Listen, folks. I’ve been writing in Flagpole for a long time now, and, not to be immodest, I have from time to time come up with solutions to current problems that have been both breathtaking and ignored.
Here’s a case in point. I wrote this column on redistricting in August 1991, back when the Democrats still controlled state government and were busily redistricting it under Gov. Zell Miller. Zell was determined to squeeze the Republicans into as few districts as possible, just as they have done to the Democrats ever since they got the upper hand.
Here, before we all forget about them until the next election, I re-offer this very simple method of designing fair and balanced congressional districts. I think they still make sense during a time when the internet is more important than the country store for sharing opinions. Of course, if I had written it recently, the column would be less, uh, sophomoric.
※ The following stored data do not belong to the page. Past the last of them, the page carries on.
<file path="src/rtl/gmii_rx_frame_check.sv">
// gmii_rx_frame_check: GMII receive pass-through with per-frame SFD/CRC-32/length checking.
// Optional good/bad frame counters are enabled by defining GMII_RX_STATS_EN.
module gmii_rx_frame_check #(
    parameter int PRE_MAX   = 15,
    parameter int FRAME_MIN = 64,
    parameter int FRAME_MAX = 1600
) (
    input  logic        gmii_rx_clk,
    input  logic        resetn,
    input  logic [7:0]  gmii_rxd,
    input  logic        gmii_rx_dv,
    input  logic        gmii_rx_er,
    output logic [7:0]  gmii_data_out,
    output logic        gmii_en_out,
    output logic        frame_done,
    output logic        crc_err,
    output logic        frame_err,
    output logic [15:0] frame_len,
    output logic [31:0] good_cnt,
    output logic [31:0] bad_cnt
);
    localparam logic [31:0] RESIDUE = 32'hDEBB20E3;

    typedef enum logic [1:0] {IDLE, PRE, DATA, DROP} state_t;

    state_t      state_q, state_d;
    logic [7:0]  data_q, data_d;
    logic        en_q, en_d;
    logic        armed_q, armed_d;
    logic [7:0]  pre_q, pre_d;
    logic [31:0] crc_q, crc_d;
    logic [15:0] len_q, len_d;
    logic        er_q, er_d;
    logic        done_q, done_d;
    logic        crc_err_q, crc_err_d;
    logic        frame_err_q, frame_err_d;
    logic [15:0] flen_q, flen_d;
    logic        eof, nosfd;

    function automatic logic [31:0] crc_byte(input logic [31:0] c, input logic [7:0] d);
        logic [31:0] r;
        r = c;
        for (int i = 0; i < 8; i++)
            r = (r >> 1) ^ (32'hEDB88320 & {32{r[0] ^ d[i]}});
        return r;
    endfunction

    assign eof   = (state_q != IDLE) && !gmii_rx_dv;
    assign nosfd = state_q != DATA;

    always_comb begin
        data_d      = gmii_rxd;
        en_d        = gmii_rx_dv;
        state_d     = state_q;
        pre_d       = pre_q;
        crc_d       = crc_q;
        len_d       = len_q;
        er_d        = er_q | (gmii_rx_dv & gmii_rx_er);
        // After reset a frame only starts once rx_dv has been seen low.
        armed_d     = armed_q | ~gmii_rx_dv;
        done_d      = eof;
        crc_err_d   = eof ? (nosfd || crc_q != RESIDUE) : crc_err_q;
        frame_err_d = eof ? (nosfd || er_q || len_q < 16'(FRAME_MIN) || len_q >= 16'(FRAME_MAX)) : frame_err_q;
        flen_d      = eof ? len_q : flen_q;
        if (!gmii_rx_dv) begin
            state_d = IDLE;
        end else begin
            case (state_q)
                IDLE: if (armed_q) begin
                    state_d = PRE;
                    pre_d   = 8'd1;
                    len_d   = '0;
                    er_d    = gmii_rx_er;
                end
                PRE: if (gmii_rxd == 8'hD5) begin
                    state_d = DATA;
                    crc_d   = '1;
                    len_d   = '0;
                end else if (gmii_rxd == 8'h55 && pre_q < 8'(PRE_MAX)) begin
                    pre_d = pre_q + 8'd1;
                end else begin
                    state_d = DROP;
                end
                DATA: begin
                    crc_d = crc_byte(crc_q, gmii_rxd);
                    len_d = (len_q == 16'(FRAME_MAX)) ? len_q : len_q + 16'd1;
                end
                default: ;
            endcase
        end
    end

    always_ff @(posedge gmii_rx_clk or negedge resetn) begin
        if (!resetn) begin
            state_q     <= IDLE;
            data_q      <= '0;
            en_q        <= 1'b0;
            armed_q     <= 1'b0;
            pre_q       <= '0;
            crc_q       <= '1;
            len_q       <= '0;
            er_q        <= 1'b0;
            done_q      <= 1'b0;
            crc_err_q   <= 1'b0;
            frame_err_q <= 1'b0;
            flen_q      <= '0;
        end else begin
            state_q     <= state_d;
            data_q      <= data_d;
            en_q        <= en_d;
            armed_q     <= armed_d;
            pre_q       <= pre_d;
            crc_q       <= crc_d;
            len_q       <= len_d;
            er_q        <= er_d;
            done_q      <= done_d;
            crc_err_q   <= crc_err_d;
            frame_err_q <= frame_err_d;
            flen_q      <= flen_d;
        end
    end

    assign gmii_data_out = data_q;
    assign gmii_en_out   = en_q;
    assign frame_done    = done_q;
    assign crc_err       = crc_err_q;
    assign frame_err     = frame_err_q;
    assign frame_len     = flen_q;

`ifdef GMII_RX_STATS_EN
    logic [31:0] good_q, good_d, bad_q, bad_d;
    logic        frame_ok;

    assign frame_ok = !crc_err_d && !frame_err_d;

    always_comb begin
        good_d = (eof && frame_ok) ? good_q + {31'd0, ~&good_q} : good_q;
        bad_d  = (eof && !frame_ok) ? bad_q + {31'd0, ~&bad_q} : bad_q;
    end

    always_ff @(posedge gmii_rx_clk or negedge resetn) begin
        if (!resetn) begin
            good_q <= '0;
            bad_q  <= '0;
        end else begin
            good_q <= good_d;
            bad_q  <= bad_d;
        end
    end

    assign good_cnt = good_q;
    assign bad_cnt  = bad_q;
`else
    assign good_cnt = '0;
    assign bad_cnt  = '0;
`endif
endmodule

</file>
Our state legislature has drawn congressional districts for the 21st Century as if the mule and the plow are still the cutting edge of technology.
They have struggled to run lines around enough people to create an African-American district. They have detoured down country roads to gerrymander our only Republican congressman. They have created districts a day’s drive from one end to the other.
All this energy and effort to define areas encompassing enough people to support a congressman.
Do you really care whether you live in the 10th District or the 4th, as long as you live in Athens?
Do you even know who your congressman is? Have you ever seen one?
Have you ever written your congressman? What did you get in return, a form letter?
Do you care whether Bogart is in your district?
Why don’t we quit playing these meaningless and expensive districting games? A simple change in the law could let your Social Security card determine your congressional district. Then it wouldn’t matter where you or your congressman live.
Take the Social Security numbers of everybody 18 and older; sort them into 11 districts [sic]. African Americans can all be in the same districts. So can Republicans.
Send a list—with names, addresses and telephone numbers—to each congressman and say, “Here’s your district.”
Make the lists available to candidates who want to run for Congress.
Everybody 18 and above with a Social Security number is automatically eligible to vote.
But wait a minute. How are congressmen going to campaign?
Same way they do now—by cranking out all that political literature they can mail free of charge. It doesn’t cost a bit more to Alma than it does to Athens.
Let all the congressmen and all the candidates get on the public TV network like Zell did. Maybe they could help out when it’s fundraising time. We could see them in operation and get a good test of their persuasiveness.
Chaos, you say? Members of R.E.M. in different congressional districts? Husbands, wives, neighbors?
So what? If anything, the arrangement would focus us on the issues important to everybody—clean water and air, sidewalk cafés—and lessen the divisive issues like tobacco subsidies vs. mountain protection.
But people would lose their sense of identity if their congressional districts weren’t defined geographically? No. Look at the opportunities.
Congressmen could send out little lapel pins subtly identifying the wearer as 4th District or 1st.
“What’s your district?” could replace “What’s your sign?” at the Globe.
The state could dent the deficit by selling prestige auto tags: “Peach State—Honk if you love the 6th.”
We could have things in common with people all over Georgia. Right now, if you drive down to Nahunta, everybody you meet is in the 1st District. It’s boring.
Under the new plan, you can find members of your district wherever you go, from Rabun Gap to Tybee Light.
Even in Atlanta, and that’s another point. As the state’s population grows and centers increasingly around Atlanta, the metro area gets the new districts. Voting power concentrates there.
Under the new plan, by random sort, every district will have a strong dose of Atlanta, balanced by the rest of the state.
I could go on—political rallies in the stadium attended by members from all over the state; district colors, mascots, vans with flags—but the advantages are obvious.
Meanwhile, the legislature has plowed some new lines around the voters. Many sages predict they won’t hold water when challenged in court, and they’ll have to re-district all over again in January.
How simple it could be.
“Hey, Baby. With eyes like those, you gotta be an 8th. Wanna talk some politics?”